Crunch time for Vietnamese economy over 30 years

VOV.VN - Vietnam is relying too much on monetary policies in order to stimulate demand. However, loosening lending standards and lowering interest rates serve to reduce asset quality, thereby creating asset bubbles, according to economic experts.

Meanwhile, underutilised fiscal tools slowed demand growth during the recession process and caused inflation during the growth period.

Most difficult time for Vietnamese economy over 30 years

As part of his address at a recent seminar held on recovery of aggregate demand aimed at promoting economic growth in the new context, organized by the National Economics University, Ass. Professor Dr. Tran Dinh Thien, former director of the Vietnam Institute of Economics, stated that despite the Vietnamese economy being open, it remains weak due to suffering from issues in the international economy and external impacts.

In addition, the internal economy has also revealed many weaknesses, both in terms of management and administration, as well as the capacity to cope with and overcome difficulties of the business community, especially small and medium enterprises.

According to Dr. Thien, the Vietnamese economy is in the midst of a particularly difficult period when facing a structural crisis and a crisis of economic mechanism, meaning it is necessary to properly identify it. Especially, after two to three years of COVID-19, Vietnamese businesses have been exhausted, while no proper policies have been adopted.

Statistics indicate that in the first half of the year, there were 75,900 newly-registered enterprises, down 0.5% over the same period from last year. Nearly 37,700 enterprises resumed operations, down 7.4%; 60,200 enterprises suspended business activities for a definite time; 31,000 enterprises stopped operating and waited for dissolution procedures, up 28.9%; and 8,800 enterprises completed dissolution procedures, up 2.8% on-year.

Dr. Thien said that enterprises withdrawing from the market is a real issue, while the rate of enterprises participating in the market is not necessarily "real", meaning that they have not yet contributed to GDP growth.

Amid the current challenges facing the Vietnamese economy, the former director of the Vietnam Institute of Economics underlined the necessary of re-identifying all structures of the national economy that are facing serious difficulties in improving its real capacity, combining domestic enterprises with weak foreign enterprises, and adjusting policy institutions.

Sharing this view, Dr. Nguyen Dinh Cung, former head of the Central Institute for Economic Management (CIEM), said that over 30 years, this is the most difficult period for the local economy.

Vietnam needs more fiscal policy tools

According to Dr. Johnathan Picus, chief economist of the UN Development Program (UNDP) in Vietnam, the nation requires more fiscal policy tools. First of all, it is necessary to overcome the situation of fragmented and inefficient public investment, which is not tied to industrial and trade policies. Along with that, the social security and welfare system must be expanded and become more modern.

The country’s fiscal deficit stands larger than official figures; the ratio of public investment to GDP decreases, becoming more and more localised; and public investment decentralisation in the country is among the highest in the world, he went on to say.
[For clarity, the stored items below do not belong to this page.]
===== config.mk =====
export PLATFORM = sky130hd
export DESIGN_NAME = clk_div_bank
export DESIGN_NICKNAME = d
export VERILOG_FILES = /design/src/rtl/clk_div_bank.sv
export SDC_FILE = /design/constraint.sdc
export NUM_CORES = 1
export LEC_CHECK = 0
export ABC_CLOCK_PERIOD_IN_PS = 7350
export CORE_MARGIN = 8
export CORE_UTILIZATION = 30
export CTS_BUF_LIST = sky130_fd_sc_hd__clkbuf_16
export DETAILED_ROUTE_END_ITERATION = 6
export GPL_ROUTABILITY_DRIVEN = 0
export PLACE_DENSITY = 0.43
export SKIP_CTS_REPAIR_TIMING = 1
export SLEW_MARGIN = 15
export SYNTH_ARGS = -nofsm -noshare
export SYNTH_HDL_FRONTEND = slang
export SYNTH_SLANG_ARGS = --single-unit

===== constraint.sdc =====
create_clock -name clk -period 7.35 [get_ports clk]
set_clock_uncertainty 0.2 [all_clocks]
set_input_delay 1.47 -clock clk [delete_from_list [all_inputs] [get_ports clk]]
set_output_delay 1.47 -clock clk [all_outputs]
set_load 0.03 [all_outputs]
===== config.mk =====
export PLATFORM = sky130hd
export DESIGN_NAME = recepcao_serial_pedidos
export DESIGN_NICKNAME = d
export VERILOG_FILES = /design/src/rtl/recepcao_serial_pedidos_pkg.sv /design/src/rtl/recepcao_serial_pedidos_uart_rx.sv /design/src/rtl/recepcao_serial_pedidos.sv
export SDC_FILE = /design/constraint.sdc
export NUM_CORES = 1
export LEC_CHECK = 0
export ABC_AREA = 1
export BUFFER_PORTS_ARGS = -buffer_cell sky130_fd_sc_hd__buf_4
export CORE_MARGIN = 5
export CORE_UTILIZATION = 55
export CTS_CLUSTER_SIZE = 8
export DETAILED_ROUTE_END_ITERATION = 6
export GPL_ROUTABILITY_DRIVEN = 1
export GPL_TIMING_DRIVEN = 0
export PLACE_DENSITY = 0.82
export SYNTH_ARGS = -nofsm -noshare
export SYNTH_HDL_FRONTEND = slang
export SYNTH_SLANG_ARGS = --single-unit
export TNS_END_PERCENT = 20

===== constraint.sdc =====
create_clock -name clock -period 2.4 [get_ports clock]
set_input_delay 0.48 -clock clock [delete_from_list [all_inputs] [get_ports clock]]
set_output_delay 0.48 -clock clock [all_outputs]
set_load 0.005 [all_outputs]

===== src/rtl/recepcao_serial_pedidos_pkg.sv =====
// Shared types and constants for the serial pedido receiver: frame header,
// parser/UART state encodings, error codes and the pedido record.
package pedidos_pkg;

  localparam logic [7:0] CABECALHO_PADRAO = 8'hA5;

  typedef enum logic [1:0] {
    ESPERA_CAB  = 2'd0,
    ESPERA_DADO = 2'd1,
    ESPERA_CHK  = 2'd2,
    VALIDA      = 2'd3
  } estado_parser_t;

  typedef enum logic [2:0] {
    UART_IDLE     = 3'd0,
    UART_START    = 3'd1,
    UART_DADOS    = 3'd2,
    UART_PARIDADE = 3'd3,
    UART_STOP     = 3'd4
  } estado_uart_t;

  localparam logic [2:0] ERR_NENHUM     = 3'b000;
  localparam logic [2:0] ERR_FRAMING    = 3'b001;
  localparam logic [2:0] ERR_CHECKSUM   = 3'b010;
  localparam logic [2:0] ERR_FORMATO    = 3'b011;
  localparam logic [2:0] ERR_FILA_CHEIA = 3'b100;
  localparam logic [2:0] ERR_TIMEOUT    = 3'b101;
  localparam logic [2:0] ERR_PARIDADE   = 3'b110;

  typedef struct packed {
    logic [1:0] tipo;
    logic [1:0] origem;
    logic [1:0] destino;
  } pedido_t;

  // Payload layout is {2'b00, tipo, origem, destino}.
  function automatic pedido_t desempacota(input logic [7:0] payload);
    pedido_t p;
    p.tipo    = payload[5:4];
    p.origem  = payload[3:2];
    p.destino = payload[1:0];
    return p;
  endfunction

  // A payload is well formed when the spare bits are zero and the trip is not to the same floor.
  function automatic logic formato_ok(input logic [7:0] payload);
    return (payload[7:6] == 2'b00) && (payload[3:2] != payload[1:0]);
  endfunction

endpackage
The nation therefore needs to develop a countercyclical fiscal policy which can stimulate demand during a period of declining global growth, modernise its social security system to suit middle-income countries, boost industrialisation, and ensure transparency of the fiscal policy, the UNDP expert recommended.
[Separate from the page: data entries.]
## config.mk

```make
export PLATFORM = sky130hd
export DESIGN_NAME = aes444_arbiter
export DESIGN_NICKNAME = d
export VERILOG_FILES = /design/src/rtl/aes444_pkg.sv /design/src/rtl/aes444_rr_arb.sv /design/src/rtl/aes444_arbiter.sv
export SDC_FILE = /design/constraint.sdc
export NUM_CORES = 1
export LEC_CHECK = 0
export CELL_PAD_IN_SITES_DETAIL_PLACEMENT = 0
export CELL_PAD_IN_SITES_GLOBAL_PLACEMENT = 1
export CORE_AREA = 2 2 308 310
export CTS_CLUSTER_SIZE = 28
export DETAILED_ROUTE_END_ITERATION = 16
export DIE_AREA = 0 0 310 312
export PLACE_DENSITY_LB_ADDON = 0.25
export REMOVE_ABC_BUFFERS = 1
export SLEW_MARGIN = 10
export SYNTH_ARGS = -nofsm -noshare
export SYNTH_HDL_FRONTEND = slang
export SYNTH_HIERARCHICAL = 1
export SYNTH_SLANG_ARGS = --single-unit
```

## constraint.sdc

```tcl
create_clock -name clk -period 4.3 [get_ports clk]
set_input_delay 0.43 -clock clk [delete_from_list [all_inputs] [get_ports clk]]
set_output_delay 0.43 -clock clk [all_outputs]
set_load 0.05 [all_outputs]
```

## src/rtl/aes444_pkg.sv

```systemverilog
// Shared types and constants for the AES444 core arbiter.
package aes444_pkg;

    localparam int unsigned AES444_BLK_W     = 64;
    localparam int unsigned AES444_CORE_LAT  = 11;
    localparam int unsigned AES444_N_REQ_MIN = 2;
    localparam int unsigned AES444_N_REQ_MAX = 8;

    typedef enum logic [1:0] {
        IDLE = 2'd0,
        LOAD = 2'd1,
        RUN  = 2'd2,
        RESP = 2'd3
    } aes444_state_e;

    typedef struct packed {
        logic [AES444_BLK_W-1:0] key;
        logic [AES444_BLK_W-1:0] text;
    } aes444_job_t;

endpackage

```

## src/rtl/aes444_rr_arb.sv

```systemverilog
// Combinational round-robin picker: first requester at or after ptr, circularly.
module aes444_rr_arb
    import aes444_pkg::*;
#(
    parameter int unsigned N_REQ = 4
) (
    input  logic [N_REQ-1:0]         req,
    input  logic [$clog2(N_REQ)-1:0] ptr,
    output logic [N_REQ-1:0]         grant_c,
    output logic [$clog2(N_REQ)-1:0] grant_idx_c,
    output logic                     any_valid_c
);

    localparam int unsigned IDX_W = $clog2(N_REQ);

    int unsigned idx;
    logic        found;

    always_comb begin
        grant_c     = '0;
        grant_idx_c = '0;
        any_valid_c = |req;
        found       = 1'b0;
        idx         = 0;
        for (int unsigned k = 0; k < N_REQ; k++) begin
            idx = (32'(ptr) + k) % N_REQ;
            if (!found && req[IDX_W'(idx)]) begin
                found                 = 1'b1;
                grant_c[IDX_W'(idx)]  = 1'b1;
                grant_idx_c           = IDX_W'(idx);
            end
        end
    end

endmodule

```

## src/rtl/aes444_arbiter.sv

```systemverilog
// Round-robin sharing of one AES444 core among N_REQ valid/ready requesters.
// Optional AES444_KEY_REUSE_EN skips the key-load cycle when the key is unchanged.
module aes444_arbiter
    import aes444_pkg::*;
#(
    parameter int unsigned N_REQ    = 4,
    parameter int unsigned CORE_LAT = AES444_CORE_LAT
) (
    input  logic                          clk,
    input  logic                          rst,
    input  logic [N_REQ-1:0]              req_valid,
    output logic [N_REQ-1:0]              req_ready,
    input  logic [AES444_BLK_W*N_REQ-1:0] req_key,
    input  logic [AES444_BLK_W*N_REQ-1:0] req_text,
    output logic [N_REQ-1:0]              rsp_valid,
    input  logic [N_REQ-1:0]              rsp_ready,
    output logic [AES444_BLK_W-1:0]       rsp_data,
    output logic                          core_start,
    output logic [AES444_BLK_W-1:0]       core_key,
    output logic [AES444_BLK_W-1:0]       core_text,
    input  logic [AES444_BLK_W-1:0]       core_text_out,
    output logic                          busy
);

    localparam int unsigned W     = AES444_BLK_W;
    localparam int unsigned IDX_W = $clog2(N_REQ);
    localparam int unsigned CNT_W = $clog2(CORE_LAT);

    aes444_state_e    state, state_d;
    logic [IDX_W-1:0] rr_ptr, rr_d;
    logic [IDX_W-1:0] grant_idx, grant_idx_d;
    logic [CNT_W-1:0] lat_cnt, cnt_d;
    logic [W-1:0]     key_d, text_d, data_d;
    logic [N_REQ-1:0] rsp_valid_d;
    logic             start_d, busy_d;

    logic [N_REQ-1:0] pick_oh;
    logic [IDX_W-1:0] pick_idx;
    logic             any_valid;
    aes444_job_t      job_arr [N_REQ];

`ifdef AES444_KEY_REUSE_EN
    logic         key_valid, key_valid_d;
    logic [W-1:0] last_key, last_key_d;
`endif

    for (genvar i = 0; i < N_REQ; i++) begin : g_unpack
        assign job_arr[i].key  = req_key[i*W +: W];
        assign job_arr[i].text = req_text[i*W +: W];
    end

    aes444_rr_arb #(.N_REQ(N_REQ)) u_rr_arb (
        .req         (req_valid),
        .ptr         (rr_ptr),
        .grant_c     (pick_oh),
        .grant_idx_c (pick_idx),
        .any_valid_c (any_valid)
    );

    // Next-state and next-register values; req_ready is the only combinational output.
    always_comb begin
        state_d     = state;
        rr_d        = rr_ptr;
        grant_idx_d = grant_idx;
        cnt_d       = lat_cnt;
        key_d       = core_key;
        text_d      = core_text;
        data_d      = rsp_data;
        rsp_valid_d = rsp_valid;
        start_d     = 1'b0;
        req_ready   = '0;
`ifdef AES444_KEY_REUSE_EN
        key_valid_d = key_valid;
        last_key_d  = last_key;
`endif
        case (state)
            IDLE: begin
                if (any_valid) begin
                    req_ready   = pick_oh;
                    grant_idx_d = pick_idx;
                    key_d       = job_arr[pick_idx].key;
                    text_d      = job_arr[pick_idx].text;
`ifdef AES444_KEY_REUSE_EN
                    // Core reloads key_in while idle, so a matching key is already resident.
                    if (key_valid && (job_arr[pick_idx].key == last_key)) begin
                        state_d = RUN;
                        start_d = 1'b1;
                        cnt_d   = '0;
                    end else begin
                        state_d = LOAD;
                    end
`else
                    state_d = LOAD;
`endif
                end
            end
            LOAD: begin
                state_d = RUN;
                start_d = 1'b1;
                cnt_d   = '0;
`ifdef AES444_KEY_REUSE_EN
                key_valid_d = 1'b1;
                last_key_d  = core_key;
`endif
            end
            RUN: begin
                cnt_d = lat_cnt + CNT_W'(1);
                if (lat_cnt == CNT_W'(CORE_LAT - 1)) begin
                    data_d      = core_text_out;
                    rsp_valid_d = N_REQ'(1) << grant_idx;
                    state_d     = RESP;
                end
            end
            RESP: begin
                if (rsp_ready[grant_idx]) begin
                    rsp_valid_d = '0;
                    state_d     = IDLE;
                    if (32'(grant_idx) == N_REQ - 1) begin
                        rr_d = '0;
                    end else begin
                        rr_d = grant_idx + IDX_W'(1);
                    end
                end
            end
            default: state_d = IDLE;
        endcase
        busy_d = (state_d != IDLE);
    end

    // State and datapath registers.
    always_ff @(posedge clk) begin
        if (rst) begin
            state      <= IDLE;
            rr_ptr     <= '0;
            grant_idx  <= '0;
            lat_cnt    <= '0;
            core_key   <= '0;
            core_text  <= '0;
            rsp_data   <= '0;
            rsp_valid  <= '0;
            core_start <= 1'b0;
            busy       <= 1'b0;
`ifdef AES444_KEY_REUSE_EN
            key_valid  <= 1'b0;
            last_key   <= '0;
`endif
        end else begin
            state      <= state_d;
            rr_ptr     <= rr_d;
            grant_idx  <= grant_idx_d;
            lat_cnt    <= cnt_d;
            core_key   <= key_d;
            core_text  <= text_d;
            rsp_data   <= data_d;
            rsp_valid  <= rsp_valid_d;
            core_start <= start_d;
            busy       <= busy_d;
`ifdef AES444_KEY_REUSE_EN
            key_valid  <= key_valid_d;
            last_key   <= last_key_d;
`endif
        end
    end

endmodule

```

==> summary.md, run 1 <==
| Metric | Value |
|---|---|
| Number of buffers created by CTS | `31` |
| I/O pins | `between 700 and 800` |
| Layout cell share with drive strength beyond 1 | `roughly an eighth` |
| Most frequent cells in the layout | `clkdlybuf4s50_1 (786), nand2_1 (401), dfxtp_1 (208)` |
| Global route overflow | `0` |
| Reg clk slew, reported paths | `about 0.060 ns` |
| DP HPWL | `approximately 52000 um` |
| DR DRC count | `0` |
| CTS hold repair buffers | `0` |
| Num rows | `about 110` |
| Pre-CTS setup slack | `approximately 0.54 ns` |
| Synth area leaders | `dfxtp_1 (38%), mux4_2 (27%), nand2_1 (14%)` |
| H-tree depth | `1` |
| Nets@finish | `2495` |
| All-Layer GR Usage | `~13%` |
| Core ar. | `93000 um^2` |
| Rel. slew slack | `~46%` |
| Crit path kind | `flop to primary output` |
| Largest net degree at the start of global routing | `~100` |
| Slowest CP cell | `clkdlybuf4s50_1` |
| Distinct cells, synth | `between 40 and 50` |
| Final period utilization | `92.4%` |
| DR vias | `11900` |
| Vias in the first global route | `12500` |
| CP Capture Type | `primary output` |
| Fin worst setup slack | `roughly 0.33 ns` |
| Static leakage | `about 0.0072 uW` |
| First-pass GRT wire length | `about 90000 um` |
| Total Wirelength | `between 60000 and 70000 um` |
| Slew Viols, Final | `0` |
| Via/cell ratio | `roughly 3.7` |
| Final setup viols | `0` |
| Maximum Capacitance Violations | `0` |
| Iter 0 DRT Violations | `roughly 550` |
| Setup Buffers After CTS | `0` |
| YS warnings | `6` |
| Yosys top cell area share | `a little under two fifths` |
| Final Hold Viols | `0` |
| Initial Util | `between 10% and 20%` |
| Number of synthesized flops with an enable pin | `0` |
| Clock Tree Buf Depth | `3` |
| Worst-path fanout max | `8` |
| Tmin final | `3.97 ns` |
| Initial antenna violation count | `27` |
| RSZ-0062 raised after global routing | `no` |
| Clock Sinks | `about 210` |
| Slew @ Worst Pin | `around 0.8 ns` |
| Area leader, netlist | `dfxtp_1` |
| Worst-Skew Late Latency | `roughly 0.60 ns` |
| Multi-input gate area | `between 6000 and 7000 um^2` |
| I/O Buffers | `roughly 790` |
| Worst endpoint required time | `slightly below 4 ns` |
| Area Overhead vs Synth | `94.3%` |
| Die area | `between 90000 and 100000 um^2` |
| Register area share after synthesis | `38.1%` |
| #FFs+latches synth | `between 200 and 250` |
| Syn avg cell area | `about 9.6 um^2` |
| Commonest non-fill, non-tap cell in the layout | `clkdlybuf4s50_1` |
| CP arrival | `between 3 and 4 ns` |
| Register area | `roughly 4200 um^2` |
| Fmax | `between 0.2 and 0.3 GHz` |
| DRT Pass-1 Iters | `7` |
| Status | `completed` |
| CTS resizes | `0` |
| Die Span Y | `312 um` |
| Setup TNS | `0 ns` |
| CP cell instances | `inv_1 > ha_1 > mux4_2 > nor2b_4 > a22oi_1 > o21ai_0 > and3_1 > clkdlybuf4s50_1` |
| Root buffer cell | `clkbuf_16` |
| Routed len/inst | `between 20 and 25 um` |
| Die width | `between 300 and 400 um` |
| Routability cong. | `just over 0.8` |
| Ys async rst share | `0%` |
| FILL cells | `around 10000` |
| Startpoint types | `flop` |
| Hold crit path type | `input pin to flop` |
| Cell count after synthesis | `about 1100` |
| Synth Cell Area | `between 10000 and 15000 um^2` |
| Main synth FF type | `dfxtp_1` |
| Hold WS | `~0.4 ns` |
| VDD IR max | `between 0.2 and 0.25 mV` |
| Power per Cell Area | `around 460 nW/um^2` |
| Largest incremental delay on the critical path | `roughly 0.8 ns` |
| CTS tree | `done` |
| Antenna Nets Post-Route | `0` |
| Final Skew | `0.0310 ns` |
## worst max-delay path, delay by kind of cell, from the launching register on
family,cells,cell delay (ns)
buffers and inverters,2,0.88
adders and majority gates,1,0.48
muxes,1,0.50
AOI/OAI and AO/OA,2,0.31
DFF,1,0.33
and+or+nand+nor,2,0.45
## metrics by stage
stage                     total power (uW)  util (%)  instances  cell area, um^2
after floorplan                       5560         -       1043            10400
after global placement                7530      21.8       3115            20300
after detailed placement              7530      21.8       3115            20300
after CTS                            10100      22.8       3169            21200
after global routing                 10400      22.8       3175            21200
final                                 9800      22.8       3180            21200
## area by class of cell
type	instances	share of cell area, %
timing repair buffer	818	38.9
multi-input combinational	824	29.4
sequential	208	19.6
tap	1254	7.39
clock buffer	47	4.27
inverter	11	0.194
clock inverter	7	0.165
antenna	11	0.130
## registers in the layout (all words and copies together), names as in the netlist
| signal | count |
|---|---|
| core_key | 64 |
| core_text | 64 |
| rsp_data | 64 |
| lat_cnt | 4 |
| rsp_valid | 4 |
| grant_idx | 2 |
| rr_ptr | 2 |
| state | 2 |
| busy | 1 |
| core_start | 1 |
## cell usage after synthesis (2+ instances only)
library cell	count
a21oi_1	206
a22oi_1	12
and3_1	5
buf_1	6
buf_2	35
buf_4	2
buf_6	12
clkbuf_1	43
dfxtp_1	208
ha_1	15
inv_1	11
mux2i_1	2
mux4_2	132
nand2_1	402
nand3_1	3
nor2_1	8
nor3_1	5
o211ai_1	2
o21ai_0	8
o21ai_2	2
## power breakdown
part / switching [uW] / leakage (uW) / internal (uW) / total [uW]
registers: 230 / 0.00170 / 2310 / 2540
logic: 2970 / 0.00502 / 1870 / 4840
clock network: 993 / 0.000470 / 1430 / 2420
total: 4190 / 0.00720 / 5610 / 9800
## path summary, 6_finish.rpt
check,startpoint,to,slack (ns),depth (start not counted)
worst min register to register,core_text[30]$_SDFFE_PP0P_,core_text[30]$_SDFFE_PP0P_,0.45,2
worst max-delay path,rr_ptr[1]$_SDFFE_PP0P_,req_ready[2],0.33,8
worst min-delay path,core_text_out[42],rsp_data[42]$_SDFFE_PP0P_,0.41,3
worst max register to register,rr_ptr[1]$_SDFFE_PP0P_,core_key[44]$_SDFFE_PP0P_,0.87,12
## routing by layer
metal	up-vias	routed length, um	global-route usage [%]
met5	-	123	0
met4	20	1410	3.00
met3	79	6010	4.80
met2	503	33700	23.4
met1	5724	24200	14.0
li1	5562	-	-
## logic make-up after synthesis
kind of cell	Yosys count	share of synthesized area (%)
AOI/OAI and AO/OA	236	11.3
adders and majority gates	15	1.72
buffers and inverters	111	5.15
DFF	208	38.1
muxes	135	27.6
and+or+nand+nor	438	16.0
No activity file was read; power rests on OpenSTA's default activity.
==> run 2: changes to the inputs <==
--- a/config.mk
+++ b/config.mk
@@ -12,7 +12,6 @@
 export DETAILED_ROUTE_END_ITERATION = 16
 export DIE_AREA = 0 0 310 312
 export PLACE_DENSITY_LB_ADDON = 0.25
-export REMOVE_ABC_BUFFERS = 1
 export SLEW_MARGIN = 10
 export SYNTH_ARGS = -nofsm -noshare
 export SYNTH_HDL_FRONTEND = slang
==> run 2 against run 1 <==
  * Die area unchanged
  * First-iteration DRC count decreased by 8.6%
  * Highest routed layer unchanged
  * Setup slack worse by 0.070 ns
  * Utilization barely moved
==> summary.md, run 2 (synthesis results as in run 1) <==
| Metric | Value |
|---|---|
| Routed len/inst | `approximately 20 um` |
| Part of the power in combinational logic | `between 40% and 50%` |
| Crit Reg-Reg Endpoint | `core_text[19]$_SDFFE_PP0P_` |
| Final core utilization | `22.9%` |
| Nets@finish | `approximately 2500` |
| CTS tree | `done` |
| Clock Sinks | `208` |
| Reg clk slew, reported paths | `0.06 ns` |
| CP Capture Type | `primary output` |
| Critical Path Start | `rr_ptr[1]$_SDFFE_PP0P_` |
| Die area | `just under 100000 um^2` |
| VDD IR max | `0.268 mV` |
| Final Skew | `around 0.024 ns` |
| Global route overflow | `0` |
| Worst-path fanout max | `11` |
| Num rows | `between 100 and 150` |
| Slew @ Worst Pin | `around 1.1 ns` |
| DRT Pass-1 Iters | `4` |
| Largest net degree at the start of global routing | `74` |
| RSZ-0062 raised after global routing | `no` |
| Setup Buffers After CTS | `0` |
| Root buffer cell | `clkbuf_16` |
| R2R cell count | `12` |
| Slew Viols, Final | `0` |
| Worst endpoint required time | `roughly 3.9 ns` |
| CTS hold repair buffers | `0` |
| Share of power burned in registers | `roughly 26%` |
| CTS resizes | `0` |
| CP arrival | `3.61 ns` |
| Die width | `between 300 and 400 um` |
| Rel. slew slack | `roughly 28%` |
| I/O Buffers | `about 790` |
| Antenna Nets Post-Route | `0` |
| Crit path kind | `flop to primary output` |
| Area Overhead vs Synth | `94.6%` |
| Initial Util | `roughly an eighth` |
| All-Layer GR Usage | `12.5%` |
| Number of buffers created by CTS | `30` |
| Status | `completed` |
| Worst-Skew Late Latency | `between 0.5 and 0.6 ns` |
| Final period utilization | `between 90% and 100%` |
| Via/cell ratio | `~3.7` |
| Power per Cell Area | `between 400 and 500 nW/um^2` |
| Mapped Nets | `about 1700` |
| Die Span Y | `roughly 310 um` |
| H-tree depth | `1` |
| Final setup viols | `0` |
| First-pass GRT wire length | `a little under 90000 um` |
| Reg-to-reg startpoint | `rr_ptr[1]$_SDFFE_PP0P_` |
| Static leakage | `roughly 0.0072 uW` |
| Clock Power Share | `between 20% and 30%` |
| Internal power | `~5700 uW` |
| Initial antenna violation count | `4` |
| Switching pwr | `between 4000 and 5000 uW` |
| Register-to-register setup slack | `roughly 0.75 ns` |
| I/O pins | `roughly 790` |
| Worst Setup EP | `req_ready[2]` |
| Fmax | `0.247 GHz` |
| Maximum Capacitance Violations | `0` |
| DR vias | `roughly 12000` |
| Largest regs | `core_key x64, core_text x64, rsp_data x64` |
| Most frequent cells in the layout | `clkdlybuf4s50_1 (786), nand2_1 (401), dfxtp_1 (208)` |
| Vias in the first global route | `12300` |
| Commonest non-fill, non-tap cell in the layout | `clkdlybuf4s50_1` |
| Iter 0 DRT Violations | `500` |
| Setup TNS | `0 ns` |
| Switching portion of total power | `a little over two fifths` |
| Final Hold Viols | `0` |
| Core ar. | `about 93000 um^2` |
| DR DRC count | `0` |
| DP HPWL | `between 50000 and 60000 um` |
| Hold crit path type | `input pin to flop` |
| Clock Tree Buf Depth | `3` |
| Routability cong. | `approximately 0.85` |
| Total Wirelength | `around 64000 um` |
| Layout cell share with drive strength beyond 1 | `approximately 12%` |
| Tmin final | `4.04 ns` |
| Startpoint types | `flop` |
## run 2: per-stage QoR
step	worst slack [ns]	cell area (um^2)	instances	hold WS [ns]	total power, uW
floorplan	1.24	10900	1143	0.454	5380
global placement	0.720	20300	3115	0.442	7640
detailed placement	0.673	20300	3115	0.446	7640
CTS	0.188	21300	3167	0.308	10300
global route	0.0250	21300	3169	0.348	10600
finish	0.256	21300	3170	0.357	9990
## run 2: cell type report
cell class                 count  area, um^2
tap                         1254        1570
clock inverter                 2        35.0
timing repair buffer         818        8270
sequential                   208        4160
inverter                      11        41.3
clock buffer                  50         937
multi-input combinational    824        6240
antenna                        3        7.51
fill                       10200       71800
## run 2: worst min-delay path by stage
stage	startpoint	endpoint	slack [ns]	cells after the start
2_1_floorplan	lat_cnt[3]$_SDFFE_PP0P_	lat_cnt[3]$_SDFFE_PP0P_	0.45	2
3_3_place_gp	rsp_data[13]$_SDFFE_PP0P_	rsp_data[13]$_SDFFE_PP0P_	0.44	2
3_5_place_dp	rsp_data[14]$_SDFFE_PP0P_	rsp_data[14]$_SDFFE_PP0P_	0.45	2
4_1_cts	rst	lat_cnt[2]$_SDFFE_PP0P_	0.31	2
5_1_grt	rst	lat_cnt[2]$_SDFFE_PP0P_	0.35	2
6_report	rst	core_text[12]$_SDFFE_PP0P_	0.36	2
## run 2: worst max-delay path, cell delays in order, from the launching register on
cell             delay, ns
dfxtp_1               0.31
buf_4                 0.19
inv_1                 0.10
ha_1                  0.48
mux4_2                0.50
nor2b_4               0.22
a22oi_1               0.09
o21ai_0               0.15
and3_1                0.17
clkdlybuf4s50_1       0.83
## run 2: power groups by stage
stage / Clock [uW] / Sequential, uW / Combinational [uW]
floorplan: 0 / 3800 / 1580
global placement: 0 / 2580 / 5060
detailed placement: 0 / 2590 / 5060
CTS: 2650 / 2550 / 5070
global route: 2700 / 2600 / 5280
finish: 2510 / 2550 / 4940
## run 2: layer usage
layer	vias to the layer above	track usage [%]	routed length (um)	part of all wire, %
met5	-	0	13	0.020
met4	2	2.32	865	1.4
met3	46	2.96	4310	6.8
met2	423	23.6	34000	54
met1	5801	14.1	24300	38
li1	5559	-	-	-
Assessing Vietnamese fiscal policies over recent years, Dorsati Madani, senior economist of the World Bank (WB), stated that there remains plenty of room for Vietnamese fiscal policy. Despite this, the implementation process still faces numerous challenges and requires immediate action, such as accelerating disbursement of public investment capital, improving investment procedures, and defining objectives and quality of the implementation process.

Solutions for public investment are not enough, according to the WB, the Government therefore must support workers and households affected by the shock related to the global economic slowdown, noted Madani.

Besides, Madani said that the effectiveness of the monetary policy remains limited.

The WB expert suggested that the country should quickly reform to support economic growth over the medium term, such as strengthening the capital adequacy of banks, as well as improving institutional frameworks for careful supervision and early intervention, banking and crisis management, and the regulatory framework for dealing with weak banks.

In particular, the nation needs to  consolidate confidence through structural reforms as it seeks to enhance competitiveness, improve the business environment, restart the SOE reform programme, promote financial inclusion, facilitate the acquisition of skills according to market needs, and improve the medium-term adaptability of exports, she stressed.

It is therefore predicted that Vietnamese GDP will grow below 5% this year, with the recover to stand at roughly 5.5% to 6% next year, Madani added.